── DATASET RECORDS

[flow/design.v]
`timescale 1ns / 1ps
module adder (
	rst_n		, 
	clk			, 
	in1			, 
	in2			, 
	out			,
);
input wire rst_n			;
input wire clk				;
input wire [9:0] in1		;
input wire [9:0] in2		;
output reg [10:0] out		;
always @(posedge clk, negedge rst_n) 
begin
	if (~rst_n) out <= 11'b0;
	else out <= {1'b0, in1} + {1'b0, in2};
end
endmodule
[flow/run.sh]
#!/bin/bash
# OpenROAD 26Q1-2900-gdf79404cd8, Yosys 0.63+post, stock flow scripts
make -C /OpenROAD-flow-scripts/flow DESIGN_CONFIG=/design/flow/config.mk WORK_HOME=/design/flow/orfs finish
[flow/config.mk]
export PLATFORM = sky130hd
export DESIGN_NAME = adder
export DESIGN_NICKNAME = adder
export VERILOG_FILES = /design/flow/design.v
export SDC_FILE = /design/flow/constraint.sdc
export NUM_CORES = 4
export LEC_CHECK = 1
export CORE_AREA = 10 10 70 70
export DIE_AREA = 0 0 80 80
[flow/constraint.sdc]
current_design adder

set clk_period 1.0
set clk_io_pct 0.2

create_clock -name clk0 -period $clk_period [get_ports {clk}]

set non_clock_inputs [all_inputs -no_clocks]
set_input_delay [expr $clk_period * $clk_io_pct] -clock clk0 $non_clock_inputs
set_output_delay [expr $clk_period * $clk_io_pct] -clock clk0 [all_outputs]
==> impl_metrics.env <==
# source this file to load flow results
export IMPL_status="complete, but fails checks"
export IMPL_violations="setup timing"
export IMPL_max_freq_ghz=0.7339
export IMPL_critPathLaunch="in1[0]"
export IMPL_setup_ws_ps=-362.6
export IMPL_cts_root_buf="clkbuf_4"
export IMPL_place_inst=157
export IMPL_p_comb_frac=0.409
export IMPL_routed_wl_um=1808
export IMPL_vias_per_cell=4.006
export IMPL_largestRegisters="out: 11 flops"
export IMPL_worstSetupPathType="primary input to register"
export IMPL_p_int_mw=1.034
export IMPL_cp_arrival_ps=1540
export IMPL_critical_path_slowest_cell="a31o_1"
export IMPL_ioPinCount=33
export IMPL_ir_drop_v=0.0002410
export IMPL_syn_to_final_growth_pct=83.45
export IMPL_first_global_vias=724
export IMPL_grt_first_pass_wirelength_um=2973
export IMPL_worst_pin_slew_ps=264.7
export IMPL_vias=653
export IMPL_rows=21
export IMPL_postSynthSeqShare=0.3915
export IMPL_yosys_warnings=1
export IMPL_n_antenna_cell=0
export IMPL_hold_class="primary input to register"
export IMPL_leakage_nw=0.5883
export IMPL_clkPwrFrac=0.202
export IMPL_simple_gate_share=0.1014
export IMPL_cts_sinks=11
export IMPL_cap_violations=0
export IMPL_drt_antenna_violating_nets=0
export IMPL_syn_avg_cell_area_um2=10.82
export IMPL_yosys_area_share_aoi=0.1797
export IMPL_dr_first_iter_drc_count=10
export IMPL_grt_overflow_total=0
export IMPL_first_pass_iters=3
export IMPL_switching_share=0.2651
export IMPL_antenna_found_initial=0
export IMPL_fin_crit_ps=1363
export IMPL_drc=0
export IMPL_finalHoldViolCount=0
export IMPL_chip_area_mm2=0.006400
export IMPL_maxSlewViolCount=0
export IMPL_period_used=1.363
export IMPL_p_sw_mw=0.3730
export IMPL_yosys_area_um2=703.2
export IMPL_crit_fanout=2
export IMPL_yosysUniqueCellTypes=23
export IMPL_warning_count=28
export IMPL_largest_reg_flops=11
export IMPL_start_kind="primary input"
export IMPL_grt_start_max_net_pins=12
export IMPL_crit_required_ps=1180
export IMPL_fp_utilization=0.2059
export IMPL_relSlewSlack=0.8216
export IMPL_stdcell_count=163
export IMPL_cts_buffer_depth=2
export IMPL_crit_chain="buf_6 -> ha_4 -> inv_2 -> fa_2 -> nor2b_1 -> o21a_1 -> a31o_1 -> buf_4 -> nor2_4 -> xnor2_1"
export IMPL_crit_end="out[6]"
export IMPL_rsz0062_at_grt="true"
export IMPL_logic_family="adder cells"
export IMPL_h_tree_depth=1
export IMPL_total_power_mw=1.407
export IMPL_syn_area_um2=703.2
export IMPL_mux_area_frac=0
export IMPL_cts_reportedPaths_clkPinSlew_ps=60
export IMPL_powerDensity_mw_per_mm2=1091
export IMPL_port_buffers=32
export IMPL_cpPeakStageDelay_ps=240
export IMPL_end_kind="register"
export IMPL_die_y_um=80
export IMPL_setup_viol=7
export IMPL_coreArea_mm2=0.003416
export IMPL_largest_register="out"
export IMPL_cts_inserted_buffers=3
export IMPL_cts_tree="done"
export IMPL_sequentialPowerShare=0.389
export IMPL_die_x_um=80
export IMPL_ys_cells=65
export IMPL_track_usage=0.05380
export IMPL_synthXorXnorAreaFrac=0.09964
export IMPL_drive_gt1_frac=0.5385
export IMPL_numSynthFlops=11
export IMPL_place_hpwl_um=1528
export IMPL_gp_congestion=0.7651
export IMPL_adder_share=0.2064
export IMPL_cts_hold_buffers=0
export IMPL_netlist_instances=65
export IMPL_routedWlPerCell_um=11.09
==> placed cells by master, fill, tap and decap left out, types with 2 or more instances in the layout <==
master	synthesis	final
a21o_1	3	3
a21oi_1	6	4
a21oi_2	0	2
and3_4	0	2
buf_2	0	13
buf_4	0	16
buf_6	0	3
clkbuf_2	0	5
clkbuf_4	0	3
clkdlybuf4s50_1	0	3
dfrtp_1	11	11
dlygate4sd2_1	0	8
ha_4	0	9
inv_1	4	2
inv_2	0	2
nand2_1	2	2
nand2b_1	2	2
o21a_1	2	2
o21ai_0	3	2
xnor2_1	6	6
xor2_1	2	2
==> what timing repair did <==
| item | in CTS | in global routing |
|---|---|---|
| resized | 87 | 10 |
| pin swaps | 16 | 13 |
| hold endpoints to repair | 0 | 0 |
| endpoints found under the setup margin | 21 | 12 |
| cloned | 0 | 0 |
| setup buffers | 2 | 0 |
==> metal layers <==
metal	GRT usage	up-vias	part of all wire
met4	0.01408	0	0.023
met2	0.09390	19	0.47
li1	-	332	-
met3	0.01364	4	0.070
met5	0	-	0
met1	0.06366	298	0.43
==> per-stage QoR <==
step / instance area, um^2 / TNS [ps] / setup WS [ps] / hold WS [ps] / utilization
after CTS: 1310 / -1883 / -417.6 / 138.7 / 0.3835
final: 1290 / -1763 / -362.6 / 147.3 / 0.3777
after detailed placement: 1262 / -8132 / -1033 / 501.9 / 0.3696
after global routing: 1290 / -2278 / -456.5 / 141.4 / 0.3777
after global placement: 1262 / -7966 / -1000 / 505.7 / 0.3696
after floorplan: 779.5 / -2096 / -459.1 / -95.59 / -
==> cells in the mapped netlist <==
master,count,share of area
inv_1,4,0.021
a21oi_1,6,0.043
o21a_1,2,0.021
xor2_1,2,0.025
xnor2_1,6,0.075
a31oi_1,1,0.0089
a21o_1,3,0.032
ha_1,10,0.18
o21ai_0,3,0.021
o41ai_2,1,0.023
nor3_1,1,0.0071
fa_1,1,0.028
and3_2,1,0.011
nor2b_1,1,0.0089
dfrtp_1,11,0.39
a31o_1,1,0.012
nand2b_1,2,0.018
a211oi_2,1,0.018
and3_1,2,0.018
nand2_1,2,0.011
nor2_1,2,0.011
or2_2,1,0.0089
and2_1,1,0.0089
==> worst min path at each step <==
stage	start	to	slack, ps	cells after the start
6_report	in2[0]	out[0]	150	2
5_1_grt	in2[0]	out[0]	140	2
4_1_cts	in1[0]	out[0]	140	2
==> power groups by stage <==
stage / Combinational, mW / Sequential, mW / Clock [mW]
CTS: 0.591 / 0.549 / 0.295
global route: 0.651 / 0.560 / 0.312
finish: 0.575 / 0.547 / 0.285
==> worst max-delay path: cells and delay by family <==
family | cells | cell delay, ps
xor+xnor | 1 | 130
simple gates | 2 | 160
buf+inv | 3 | 290
compound gates | 2 | 420
fa+ha+maj | 2 | 350
==> cells by family (layout without fill, tap and decap cells) <==
family / after synthesis / in the layout
compound gates: 18 / 18
buf+inv: 4 / 56
xor+xnor: 8 / 8
flops: 11 / 11
fa+ha+maj: 11 / 11
simple gates: 13 / 13
==> layout make-up <==
type / instances / area [um^2]
clock buffer: 4 / 26.28
timing repair buffer: 48 / 344.1
inverter: 4 / 15.01
sequential: 11 / 275.3
tap: 46 / 57.56
fill: 357 / 2126
multi-input combinational: 50 / 571.8
Power is estimated from default activity; no workload was simulated.
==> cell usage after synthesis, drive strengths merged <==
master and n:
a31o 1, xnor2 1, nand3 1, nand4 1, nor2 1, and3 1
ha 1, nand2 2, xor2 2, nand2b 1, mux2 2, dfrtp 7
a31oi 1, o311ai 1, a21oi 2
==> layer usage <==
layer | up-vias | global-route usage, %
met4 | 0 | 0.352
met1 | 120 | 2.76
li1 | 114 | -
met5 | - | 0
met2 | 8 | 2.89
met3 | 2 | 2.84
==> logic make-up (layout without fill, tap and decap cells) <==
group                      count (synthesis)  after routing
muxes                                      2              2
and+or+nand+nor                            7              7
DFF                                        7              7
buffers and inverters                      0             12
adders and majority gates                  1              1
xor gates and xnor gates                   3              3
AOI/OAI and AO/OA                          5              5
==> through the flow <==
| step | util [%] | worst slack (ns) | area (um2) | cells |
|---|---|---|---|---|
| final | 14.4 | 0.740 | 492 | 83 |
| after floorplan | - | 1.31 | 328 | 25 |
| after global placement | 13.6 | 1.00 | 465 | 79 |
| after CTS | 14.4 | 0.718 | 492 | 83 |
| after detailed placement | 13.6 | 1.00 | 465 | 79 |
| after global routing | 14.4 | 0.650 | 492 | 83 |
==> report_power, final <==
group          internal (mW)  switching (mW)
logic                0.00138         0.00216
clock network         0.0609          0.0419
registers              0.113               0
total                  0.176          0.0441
[flow/run.sh]
#!/bin/bash
# OpenROAD 26Q1-2900-gdf79404cd8, Yosys 0.63+post, stock flow scripts
make -C /OpenROAD-flow-scripts/flow DESIGN_CONFIG=/design/flow/config.mk WORK_HOME=/design/flow/orfs finish
[flow/config.mk]
export PLATFORM = sky130hd
export DESIGN_NAME = pipeline
export DESIGN_NICKNAME = pipeline
export VERILOG_FILES = /design/flow/design.v
export SDC_FILE = /design/flow/constraint.sdc
export NUM_CORES = 4
export LEC_CHECK = 1
export CORE_AREA = 10 10 101 101
export DIE_AREA = 0 0 111 111
[flow/constraint.sdc]
current_design pipeline

set clk_period 6.6
set clk_io_pct 0.2

create_clock -name clk0 -period $clk_period [get_ports {clk}]

set non_clock_inputs [all_inputs -no_clocks]
set_input_delay [expr $clk_period * $clk_io_pct] -clock clk0 $non_clock_inputs
set_output_delay [expr $clk_period * $clk_io_pct] -clock clk0 [all_outputs]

────

• **REQUIRED ACTION**: Above are the entries. Quote exactly the lines from the one bearing "cell usage after" through the one bearing "xor gates and".

• **ANSWER SECTION**:
==> cell usage after synthesis, drive strengths merged <==
master and n:
a31o 1, xnor2 1, nand3 1, nand4 1, nor2 1, and3 1
ha 1, nand2 2, xor2 2, nand2b 1, mux2 2, dfrtp 7
a31oi 1, o311ai 1, a21oi 2
==> layer usage <==
layer | up-vias | global-route usage, %
met4 | 0 | 0.352
met1 | 120 | 2.76
li1 | 114 | -
met5 | - | 0
met2 | 8 | 2.89
met3 | 2 | 2.84
==> logic make-up (layout without fill, tap and decap cells) <==
group                      count (synthesis)  after routing
muxes                                      2              2
and+or+nand+nor                            7              7
DFF                                        7              7
buffers and inverters                      0             12
adders and majority gates                  1              1
xor gates and xnor gates                   3              3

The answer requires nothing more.